Symptoms of a vitamin D deficiency are tiredness and fatigue, pessimism and depressive mood, listlessness, nervousness and easy excitability. If the deficiency is not recognised and treated at this stage, the following symptoms may subsequently occur: Rickets, osteomalcia (softening of the bones) and osteoporosis (brittle bones). If the deficiency persists, the following symptoms can occur in the worst case: Rheumatic and degenerative complaints or personality changes.
Since it is usually difficult to change one's lifestyle immediately, the additional intake of vitamin D as a dietary supplement is a good alternative. Precise dosing makes them ideal for replenishing vitamin D stores.
Which vitamin D supplement is most suitable?
A study by the University of Surrey clearly showed that the effect of vitamin D3 (derived from sheep's wool fat - vegetarian) is superior to that of vitamin D2 (contained in mushrooms - vegan), as the vitamin D level can be increased more than twice as effectively by vitamin D3 than by vitamin D2. Those who need to take vitamin D supplements regularly should also always take vitamin K2. This is because vitamin D and vitamin K2 are crucial partners for strong bones, osteoporosis prevention and a healthy cardiovascular system. This is the only way to ensure that the calcium absorbed through vitamin D3 is stored in the bones and not deposited in the arteries.
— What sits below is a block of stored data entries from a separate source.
**src/rtl/sync_fifo.sv**
```systemverilog
// sync_fifo: single-clock first-word-fall-through FIFO.
// Circular buffer with write/read pointers and an occupancy count.
module sync_fifo #(
    parameter int DEPTH      = 8,
    parameter int DATA_WIDTH = 8
) (
    input  logic                  clk,
    input  logic                  rst,
    input  logic                  wren,
    input  logic                  rden,
    input  logic [DATA_WIDTH-1:0] i_data,
    output logic [DATA_WIDTH-1:0] o_data,
    output logic                  full,
    output logic                  empty
);

    localparam int AW = $clog2(DEPTH);
    localparam int CW = AW + 1;
    localparam logic [CW-1:0] FULL_CNT = CW'(DEPTH);

    logic [DATA_WIDTH-1:0] r_mem [DEPTH];
    logic [AW-1:0]         r_wr_ptr;
    logic [AW-1:0]         r_rd_ptr;
    logic [CW-1:0]         r_count;
    logic [DATA_WIDTH-1:0] r_hold;

    logic                  w_full;
    logic                  w_empty;
    logic                  w_wr_acc;
    logic                  w_rd_acc;
    logic [DATA_WIDTH-1:0] w_head;

    assign w_full   = (r_count == FULL_CNT);
    assign w_empty  = (r_count == '0);
    assign w_wr_acc = wren & ~w_full;
    assign w_rd_acc = rden & ~w_empty;
    assign w_head   = r_mem[r_rd_ptr];

    assign full   = w_full;
    assign empty  = w_empty;
    // While empty, keep showing the last head seen (zero after reset).
    assign o_data = w_empty ? r_hold : w_head;

    // Storage write; contents are deliberately not reset.
    always_ff @(posedge clk) begin
        if (!rst && w_wr_acc) begin
            r_mem[r_wr_ptr] <= i_data;
        end
    end

    // Write pointer advances on each accepted write, wrapping naturally.
    always_ff @(posedge clk) begin
        if (rst) begin
            r_wr_ptr <= '0;
        end else if (w_wr_acc) begin
            r_wr_ptr <= r_wr_ptr + AW'(1);
        end
    end

    // Read pointer advances on each accepted read, wrapping naturally.
    always_ff @(posedge clk) begin
        if (rst) begin
            r_rd_ptr <= '0;
        end else if (w_rd_acc) begin
            r_rd_ptr <= r_rd_ptr + AW'(1);
        end
    end

    // Occupancy count: unchanged when a read and a write both land.
    always_ff @(posedge clk) begin
        if (rst) begin
            r_count <= '0;
        end else begin
            unique case ({w_wr_acc, w_rd_acc})
                2'b10:   r_count <= r_count + CW'(1);
                2'b01:   r_count <= r_count - CW'(1);
                default: r_count <= r_count;
            endcase
        end
    end

    // Track the visible head so o_data is stable once the FIFO drains.
    always_ff @(posedge clk) begin
        if (rst) begin
            r_hold <= '0;
        end else if (!w_empty) begin
            r_hold <= w_head;
        end
    end

endmodule

```
<file path="config.mk">
export PLATFORM = sky130hd
export DESIGN_NAME = axis_id_return_router
export DESIGN_NICKNAME = d
export VERILOG_FILES = /design/src/rtl/axis_router_pkg.sv /design/src/rtl/axis_rr_dst_port.sv /design/src/rtl/axis_id_return_router.sv
export SDC_FILE = /design/constraint.sdc
export NUM_CORES = 1
export LEC_CHECK = 0
export ABC_CLOCK_PERIOD_IN_PS = 2050
export CAP_MARGIN = 5
export CORE_MARGIN = 4
export CORE_UTILIZATION = 40
export CTS_CLUSTER_DIAMETER = 120
export DETAILED_ROUTE_END_ITERATION = 16
export GPL_ROUTABILITY_DRIVEN = 0
export PLACE_DENSITY = 0.8
export SLEW_MARGIN = 20
export SYNTH_ARGS = -nofsm -noshare
export SYNTH_HDL_FRONTEND = slang
export SYNTH_SLANG_ARGS = --single-unit
</file>
<file path="constraint.sdc">
create_clock -name aclk -period 2.05 [get_ports aclk]
set_input_delay 0.615 -clock aclk [delete_from_list [all_inputs] [get_ports aclk]]
set_output_delay 0.615 -clock aclk [all_outputs]
set_load 0.05 [all_outputs]
</file>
Ideal are therefore preparations that combine vitamin D and vitamin K2. When choosing such a product, make sure that it contains vitamin D from lanolin or lichen (vegan) with natural vitamin K2 as MK7, made from natto.
Are there side effects?
Now that we have gone into more detail about the possibilities of taking vitamin D as a food supplement, the question arises as to whether such preparations can also cause side effects. However, there is a clear all-clear here: for an adult with an average weight of approx. 70 kg, we recommend a daily dosage of 800 IU to our customers at Saint Charles Pharmacy, as there are no side effects when taking this vitamin D dosage.